• Input material:
↓↓↓
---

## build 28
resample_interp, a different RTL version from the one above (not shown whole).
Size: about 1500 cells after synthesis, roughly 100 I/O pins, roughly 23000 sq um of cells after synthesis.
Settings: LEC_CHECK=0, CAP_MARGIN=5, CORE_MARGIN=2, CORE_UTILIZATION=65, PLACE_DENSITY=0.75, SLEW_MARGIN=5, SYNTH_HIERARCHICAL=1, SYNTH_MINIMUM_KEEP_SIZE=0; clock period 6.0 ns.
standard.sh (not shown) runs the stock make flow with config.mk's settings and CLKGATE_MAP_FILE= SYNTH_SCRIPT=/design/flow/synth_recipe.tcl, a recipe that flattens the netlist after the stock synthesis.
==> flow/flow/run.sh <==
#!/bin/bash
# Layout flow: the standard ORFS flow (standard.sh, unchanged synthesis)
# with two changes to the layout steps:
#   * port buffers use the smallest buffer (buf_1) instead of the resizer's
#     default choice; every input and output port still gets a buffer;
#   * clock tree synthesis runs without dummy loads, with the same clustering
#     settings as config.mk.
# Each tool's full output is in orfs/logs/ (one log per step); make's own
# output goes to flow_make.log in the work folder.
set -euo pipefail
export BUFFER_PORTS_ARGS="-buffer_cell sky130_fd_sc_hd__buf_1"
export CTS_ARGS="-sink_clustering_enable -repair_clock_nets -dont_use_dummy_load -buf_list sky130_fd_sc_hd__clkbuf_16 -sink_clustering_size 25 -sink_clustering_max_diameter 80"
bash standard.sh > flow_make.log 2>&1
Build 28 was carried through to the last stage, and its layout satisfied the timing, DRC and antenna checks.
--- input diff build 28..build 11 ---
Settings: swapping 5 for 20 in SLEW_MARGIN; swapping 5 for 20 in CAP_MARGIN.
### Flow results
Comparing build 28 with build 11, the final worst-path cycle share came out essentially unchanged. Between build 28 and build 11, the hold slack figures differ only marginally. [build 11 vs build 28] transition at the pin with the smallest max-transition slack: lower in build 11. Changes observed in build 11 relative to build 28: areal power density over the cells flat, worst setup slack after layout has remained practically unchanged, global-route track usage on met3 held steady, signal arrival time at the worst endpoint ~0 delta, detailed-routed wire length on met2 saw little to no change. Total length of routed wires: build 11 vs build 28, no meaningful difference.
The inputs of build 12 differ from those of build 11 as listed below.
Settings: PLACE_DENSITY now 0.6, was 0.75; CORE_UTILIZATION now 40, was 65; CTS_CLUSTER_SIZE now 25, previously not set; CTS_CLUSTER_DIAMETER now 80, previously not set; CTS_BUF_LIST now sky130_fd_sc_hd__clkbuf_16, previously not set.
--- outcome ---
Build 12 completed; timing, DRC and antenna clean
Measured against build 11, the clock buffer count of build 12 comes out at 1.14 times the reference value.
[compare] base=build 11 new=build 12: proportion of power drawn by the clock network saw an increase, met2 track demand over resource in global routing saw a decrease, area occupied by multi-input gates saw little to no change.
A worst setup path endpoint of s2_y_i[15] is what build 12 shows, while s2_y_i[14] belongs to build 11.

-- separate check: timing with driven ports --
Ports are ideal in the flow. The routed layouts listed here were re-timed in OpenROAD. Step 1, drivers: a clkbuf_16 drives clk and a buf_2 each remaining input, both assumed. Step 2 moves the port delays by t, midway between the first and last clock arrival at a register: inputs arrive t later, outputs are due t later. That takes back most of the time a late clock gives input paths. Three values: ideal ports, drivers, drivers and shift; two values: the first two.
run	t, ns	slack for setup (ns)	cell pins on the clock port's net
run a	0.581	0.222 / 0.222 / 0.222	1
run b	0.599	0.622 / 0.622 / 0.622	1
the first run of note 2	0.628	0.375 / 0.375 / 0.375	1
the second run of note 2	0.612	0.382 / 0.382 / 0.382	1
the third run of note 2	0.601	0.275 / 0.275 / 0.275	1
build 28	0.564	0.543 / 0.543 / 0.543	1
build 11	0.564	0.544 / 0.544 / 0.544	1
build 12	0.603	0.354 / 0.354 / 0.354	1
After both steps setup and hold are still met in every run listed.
↑↑↑
↓↓↓
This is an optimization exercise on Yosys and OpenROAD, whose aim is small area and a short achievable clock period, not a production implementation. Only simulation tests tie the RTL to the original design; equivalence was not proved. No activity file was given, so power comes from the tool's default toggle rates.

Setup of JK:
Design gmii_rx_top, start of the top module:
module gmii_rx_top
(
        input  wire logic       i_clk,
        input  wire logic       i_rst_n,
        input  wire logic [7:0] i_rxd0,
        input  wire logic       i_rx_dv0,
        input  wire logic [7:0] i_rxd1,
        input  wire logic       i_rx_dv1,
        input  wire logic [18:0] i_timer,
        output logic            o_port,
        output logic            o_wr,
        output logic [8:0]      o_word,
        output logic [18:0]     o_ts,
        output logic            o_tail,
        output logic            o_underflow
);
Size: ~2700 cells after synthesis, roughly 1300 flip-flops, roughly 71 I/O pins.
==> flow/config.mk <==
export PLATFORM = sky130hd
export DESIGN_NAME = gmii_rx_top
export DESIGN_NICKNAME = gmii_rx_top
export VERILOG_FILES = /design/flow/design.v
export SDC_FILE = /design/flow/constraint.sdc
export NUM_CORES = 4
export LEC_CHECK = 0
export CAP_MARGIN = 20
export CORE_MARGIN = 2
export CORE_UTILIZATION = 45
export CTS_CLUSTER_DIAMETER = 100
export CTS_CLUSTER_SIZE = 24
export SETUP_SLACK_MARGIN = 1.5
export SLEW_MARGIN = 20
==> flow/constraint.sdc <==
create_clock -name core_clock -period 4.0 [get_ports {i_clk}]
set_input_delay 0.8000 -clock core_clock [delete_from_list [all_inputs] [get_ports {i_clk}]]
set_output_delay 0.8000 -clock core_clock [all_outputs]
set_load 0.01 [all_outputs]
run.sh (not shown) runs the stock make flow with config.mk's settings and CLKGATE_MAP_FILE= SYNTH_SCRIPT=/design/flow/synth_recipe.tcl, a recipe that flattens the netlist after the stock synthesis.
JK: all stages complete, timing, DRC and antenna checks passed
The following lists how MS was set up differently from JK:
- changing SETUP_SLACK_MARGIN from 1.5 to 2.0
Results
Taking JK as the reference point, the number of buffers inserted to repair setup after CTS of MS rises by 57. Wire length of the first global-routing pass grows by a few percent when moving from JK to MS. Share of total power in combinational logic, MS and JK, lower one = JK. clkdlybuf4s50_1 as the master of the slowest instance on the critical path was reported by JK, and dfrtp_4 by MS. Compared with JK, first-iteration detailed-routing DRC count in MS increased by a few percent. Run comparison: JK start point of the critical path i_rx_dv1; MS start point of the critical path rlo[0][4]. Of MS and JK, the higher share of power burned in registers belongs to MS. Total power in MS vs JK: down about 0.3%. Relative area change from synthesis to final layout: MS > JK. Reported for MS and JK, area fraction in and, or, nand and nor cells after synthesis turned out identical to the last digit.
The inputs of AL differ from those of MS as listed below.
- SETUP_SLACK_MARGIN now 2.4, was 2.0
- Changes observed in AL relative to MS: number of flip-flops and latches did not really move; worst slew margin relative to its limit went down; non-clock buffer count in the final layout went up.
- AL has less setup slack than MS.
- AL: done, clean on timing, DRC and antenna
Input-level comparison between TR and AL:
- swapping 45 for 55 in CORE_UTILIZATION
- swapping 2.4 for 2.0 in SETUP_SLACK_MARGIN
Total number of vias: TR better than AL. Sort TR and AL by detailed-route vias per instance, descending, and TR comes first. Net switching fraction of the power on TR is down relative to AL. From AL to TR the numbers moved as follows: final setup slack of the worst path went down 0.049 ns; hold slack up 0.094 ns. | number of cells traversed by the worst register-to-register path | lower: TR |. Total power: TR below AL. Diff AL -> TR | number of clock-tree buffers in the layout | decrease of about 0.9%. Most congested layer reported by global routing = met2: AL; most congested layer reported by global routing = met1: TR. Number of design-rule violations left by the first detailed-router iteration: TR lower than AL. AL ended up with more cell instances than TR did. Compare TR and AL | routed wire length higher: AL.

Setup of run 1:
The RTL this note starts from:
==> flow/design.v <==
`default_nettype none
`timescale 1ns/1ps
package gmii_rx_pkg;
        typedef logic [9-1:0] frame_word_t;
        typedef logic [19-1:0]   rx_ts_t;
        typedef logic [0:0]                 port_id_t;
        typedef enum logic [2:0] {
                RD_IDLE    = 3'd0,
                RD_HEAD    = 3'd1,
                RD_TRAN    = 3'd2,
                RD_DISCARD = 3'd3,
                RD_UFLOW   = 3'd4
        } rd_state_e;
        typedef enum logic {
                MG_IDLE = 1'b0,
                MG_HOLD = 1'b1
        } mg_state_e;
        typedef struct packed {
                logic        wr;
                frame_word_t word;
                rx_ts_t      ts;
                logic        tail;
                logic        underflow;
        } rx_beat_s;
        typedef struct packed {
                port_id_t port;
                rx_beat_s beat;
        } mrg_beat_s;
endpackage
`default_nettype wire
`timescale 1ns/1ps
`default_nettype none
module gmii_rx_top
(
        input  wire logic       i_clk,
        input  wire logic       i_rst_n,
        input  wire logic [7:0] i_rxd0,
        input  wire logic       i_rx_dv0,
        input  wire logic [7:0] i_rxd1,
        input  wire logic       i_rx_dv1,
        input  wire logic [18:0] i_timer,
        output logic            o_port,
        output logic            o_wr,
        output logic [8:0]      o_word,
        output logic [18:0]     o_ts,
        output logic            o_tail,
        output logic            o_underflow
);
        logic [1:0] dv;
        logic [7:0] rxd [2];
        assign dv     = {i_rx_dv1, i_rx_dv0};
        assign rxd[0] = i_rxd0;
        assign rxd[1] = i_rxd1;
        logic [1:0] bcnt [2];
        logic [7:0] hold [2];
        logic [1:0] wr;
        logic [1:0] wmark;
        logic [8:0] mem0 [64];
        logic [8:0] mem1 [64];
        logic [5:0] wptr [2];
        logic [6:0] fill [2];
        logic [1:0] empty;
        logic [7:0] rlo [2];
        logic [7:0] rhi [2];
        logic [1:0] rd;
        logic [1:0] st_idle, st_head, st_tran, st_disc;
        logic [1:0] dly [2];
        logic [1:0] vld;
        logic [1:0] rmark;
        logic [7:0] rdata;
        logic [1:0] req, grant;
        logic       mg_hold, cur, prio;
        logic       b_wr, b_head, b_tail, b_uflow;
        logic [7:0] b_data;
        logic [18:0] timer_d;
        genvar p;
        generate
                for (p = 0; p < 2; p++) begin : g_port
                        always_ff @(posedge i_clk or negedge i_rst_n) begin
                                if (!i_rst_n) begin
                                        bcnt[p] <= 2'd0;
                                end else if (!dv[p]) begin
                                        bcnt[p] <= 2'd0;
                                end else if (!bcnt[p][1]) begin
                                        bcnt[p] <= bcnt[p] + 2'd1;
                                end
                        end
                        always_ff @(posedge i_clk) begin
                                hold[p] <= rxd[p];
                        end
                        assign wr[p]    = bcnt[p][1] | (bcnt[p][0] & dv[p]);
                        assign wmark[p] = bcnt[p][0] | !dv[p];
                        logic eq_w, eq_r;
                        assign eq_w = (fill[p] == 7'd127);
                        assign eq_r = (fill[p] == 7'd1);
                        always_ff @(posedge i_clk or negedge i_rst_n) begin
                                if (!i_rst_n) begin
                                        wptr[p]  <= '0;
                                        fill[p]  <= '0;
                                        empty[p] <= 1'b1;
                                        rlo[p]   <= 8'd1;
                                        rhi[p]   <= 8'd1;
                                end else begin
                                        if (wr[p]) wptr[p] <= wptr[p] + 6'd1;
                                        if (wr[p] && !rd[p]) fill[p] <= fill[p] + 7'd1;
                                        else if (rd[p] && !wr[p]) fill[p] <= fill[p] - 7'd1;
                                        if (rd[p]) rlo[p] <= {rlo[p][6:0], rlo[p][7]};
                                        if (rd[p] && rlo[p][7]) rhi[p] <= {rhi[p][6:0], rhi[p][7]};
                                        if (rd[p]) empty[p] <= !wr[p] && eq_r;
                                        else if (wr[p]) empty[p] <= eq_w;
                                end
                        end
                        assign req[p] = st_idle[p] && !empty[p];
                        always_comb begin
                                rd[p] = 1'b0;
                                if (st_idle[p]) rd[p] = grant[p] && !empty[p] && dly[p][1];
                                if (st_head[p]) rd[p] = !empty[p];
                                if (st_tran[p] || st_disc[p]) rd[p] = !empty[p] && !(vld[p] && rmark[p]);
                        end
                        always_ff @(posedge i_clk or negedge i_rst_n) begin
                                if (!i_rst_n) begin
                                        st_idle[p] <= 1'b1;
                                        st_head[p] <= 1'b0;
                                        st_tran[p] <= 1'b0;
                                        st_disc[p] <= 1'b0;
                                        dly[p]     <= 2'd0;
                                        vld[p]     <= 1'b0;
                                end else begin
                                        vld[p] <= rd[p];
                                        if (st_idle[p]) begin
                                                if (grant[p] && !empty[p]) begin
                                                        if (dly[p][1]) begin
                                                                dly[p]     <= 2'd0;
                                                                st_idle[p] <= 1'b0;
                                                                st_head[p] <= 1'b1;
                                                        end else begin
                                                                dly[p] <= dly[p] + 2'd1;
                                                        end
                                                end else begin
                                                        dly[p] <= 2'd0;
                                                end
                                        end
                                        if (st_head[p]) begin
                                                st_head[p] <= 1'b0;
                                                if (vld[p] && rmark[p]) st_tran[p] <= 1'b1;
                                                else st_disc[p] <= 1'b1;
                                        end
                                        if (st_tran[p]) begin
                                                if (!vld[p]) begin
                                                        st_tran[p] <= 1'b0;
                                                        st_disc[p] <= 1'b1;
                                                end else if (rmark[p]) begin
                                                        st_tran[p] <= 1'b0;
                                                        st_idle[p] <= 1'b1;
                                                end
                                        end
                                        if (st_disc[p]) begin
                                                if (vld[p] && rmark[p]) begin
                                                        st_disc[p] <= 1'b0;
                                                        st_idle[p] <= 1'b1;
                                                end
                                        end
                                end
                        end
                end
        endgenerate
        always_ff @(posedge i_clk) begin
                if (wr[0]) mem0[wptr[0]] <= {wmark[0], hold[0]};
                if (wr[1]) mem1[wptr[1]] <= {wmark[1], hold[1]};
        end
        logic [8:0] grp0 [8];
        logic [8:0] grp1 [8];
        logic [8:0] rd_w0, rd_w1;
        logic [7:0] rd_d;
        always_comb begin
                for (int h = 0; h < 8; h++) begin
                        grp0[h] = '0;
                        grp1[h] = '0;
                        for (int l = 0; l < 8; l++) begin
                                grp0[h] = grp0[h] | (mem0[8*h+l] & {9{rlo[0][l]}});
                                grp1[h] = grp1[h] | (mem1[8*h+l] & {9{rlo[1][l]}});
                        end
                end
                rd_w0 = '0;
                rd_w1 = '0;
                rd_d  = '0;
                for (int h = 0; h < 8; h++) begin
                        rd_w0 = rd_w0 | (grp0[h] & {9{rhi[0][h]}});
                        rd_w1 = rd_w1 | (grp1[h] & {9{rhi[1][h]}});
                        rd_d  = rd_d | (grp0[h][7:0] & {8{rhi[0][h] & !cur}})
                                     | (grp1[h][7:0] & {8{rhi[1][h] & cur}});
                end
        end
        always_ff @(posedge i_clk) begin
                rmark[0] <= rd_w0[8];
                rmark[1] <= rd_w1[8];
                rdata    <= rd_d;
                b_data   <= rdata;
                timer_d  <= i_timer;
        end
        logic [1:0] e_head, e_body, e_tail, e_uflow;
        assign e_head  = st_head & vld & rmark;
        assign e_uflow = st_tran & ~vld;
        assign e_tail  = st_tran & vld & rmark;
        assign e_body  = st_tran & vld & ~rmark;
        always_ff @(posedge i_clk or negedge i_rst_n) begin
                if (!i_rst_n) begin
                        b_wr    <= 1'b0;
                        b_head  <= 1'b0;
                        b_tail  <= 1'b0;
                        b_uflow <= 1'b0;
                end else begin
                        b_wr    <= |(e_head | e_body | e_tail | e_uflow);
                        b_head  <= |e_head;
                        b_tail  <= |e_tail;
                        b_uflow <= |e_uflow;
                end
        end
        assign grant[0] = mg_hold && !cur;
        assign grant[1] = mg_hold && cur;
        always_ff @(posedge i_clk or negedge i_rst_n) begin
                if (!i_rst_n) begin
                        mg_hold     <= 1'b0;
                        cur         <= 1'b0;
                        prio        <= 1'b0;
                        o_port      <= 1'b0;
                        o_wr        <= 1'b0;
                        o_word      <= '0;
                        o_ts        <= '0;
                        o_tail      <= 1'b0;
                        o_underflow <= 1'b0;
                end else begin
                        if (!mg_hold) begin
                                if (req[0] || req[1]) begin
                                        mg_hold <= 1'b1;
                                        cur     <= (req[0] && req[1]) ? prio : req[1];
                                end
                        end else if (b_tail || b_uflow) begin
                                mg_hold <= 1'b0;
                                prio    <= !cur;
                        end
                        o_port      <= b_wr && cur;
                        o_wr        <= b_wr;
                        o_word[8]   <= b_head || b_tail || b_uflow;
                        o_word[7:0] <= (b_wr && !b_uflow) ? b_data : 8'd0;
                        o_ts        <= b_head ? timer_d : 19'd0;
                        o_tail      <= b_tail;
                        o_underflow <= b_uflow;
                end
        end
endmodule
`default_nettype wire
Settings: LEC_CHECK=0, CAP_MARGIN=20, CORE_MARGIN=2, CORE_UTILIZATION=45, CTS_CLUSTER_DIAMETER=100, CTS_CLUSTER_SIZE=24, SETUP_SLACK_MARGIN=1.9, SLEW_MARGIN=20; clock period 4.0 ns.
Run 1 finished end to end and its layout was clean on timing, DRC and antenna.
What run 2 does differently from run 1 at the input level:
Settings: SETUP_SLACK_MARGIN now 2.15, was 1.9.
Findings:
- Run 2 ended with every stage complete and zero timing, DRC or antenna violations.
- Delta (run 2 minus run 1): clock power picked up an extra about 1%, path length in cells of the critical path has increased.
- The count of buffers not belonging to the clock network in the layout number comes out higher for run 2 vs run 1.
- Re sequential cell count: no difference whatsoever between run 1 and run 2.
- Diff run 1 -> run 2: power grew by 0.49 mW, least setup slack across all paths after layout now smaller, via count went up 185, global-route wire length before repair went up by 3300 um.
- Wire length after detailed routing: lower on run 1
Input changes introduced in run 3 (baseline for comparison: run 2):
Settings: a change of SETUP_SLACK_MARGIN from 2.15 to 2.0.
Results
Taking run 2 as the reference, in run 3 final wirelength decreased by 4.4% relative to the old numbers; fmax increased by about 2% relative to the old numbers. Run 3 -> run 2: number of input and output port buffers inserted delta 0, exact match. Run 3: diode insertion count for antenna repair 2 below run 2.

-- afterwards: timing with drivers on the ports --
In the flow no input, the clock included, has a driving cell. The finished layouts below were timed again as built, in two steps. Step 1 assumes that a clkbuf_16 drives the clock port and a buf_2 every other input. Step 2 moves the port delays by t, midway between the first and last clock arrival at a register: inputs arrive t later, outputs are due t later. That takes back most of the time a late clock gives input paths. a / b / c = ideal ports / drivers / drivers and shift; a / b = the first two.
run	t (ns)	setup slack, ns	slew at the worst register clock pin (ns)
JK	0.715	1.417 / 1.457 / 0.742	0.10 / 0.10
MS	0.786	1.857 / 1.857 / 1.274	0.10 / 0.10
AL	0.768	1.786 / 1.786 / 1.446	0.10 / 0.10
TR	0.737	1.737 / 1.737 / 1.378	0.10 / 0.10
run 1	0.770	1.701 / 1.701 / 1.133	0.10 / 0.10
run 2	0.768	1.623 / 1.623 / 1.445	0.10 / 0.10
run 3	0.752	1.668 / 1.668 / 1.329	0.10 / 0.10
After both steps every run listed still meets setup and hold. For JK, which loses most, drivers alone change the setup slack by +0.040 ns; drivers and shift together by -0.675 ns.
↑↑↑
• Problem requirements:
Return all lines of the material that have "bash" in them.

• Answer for the task:
#!/bin/bash
bash standard.sh > flow_make.log 2>&1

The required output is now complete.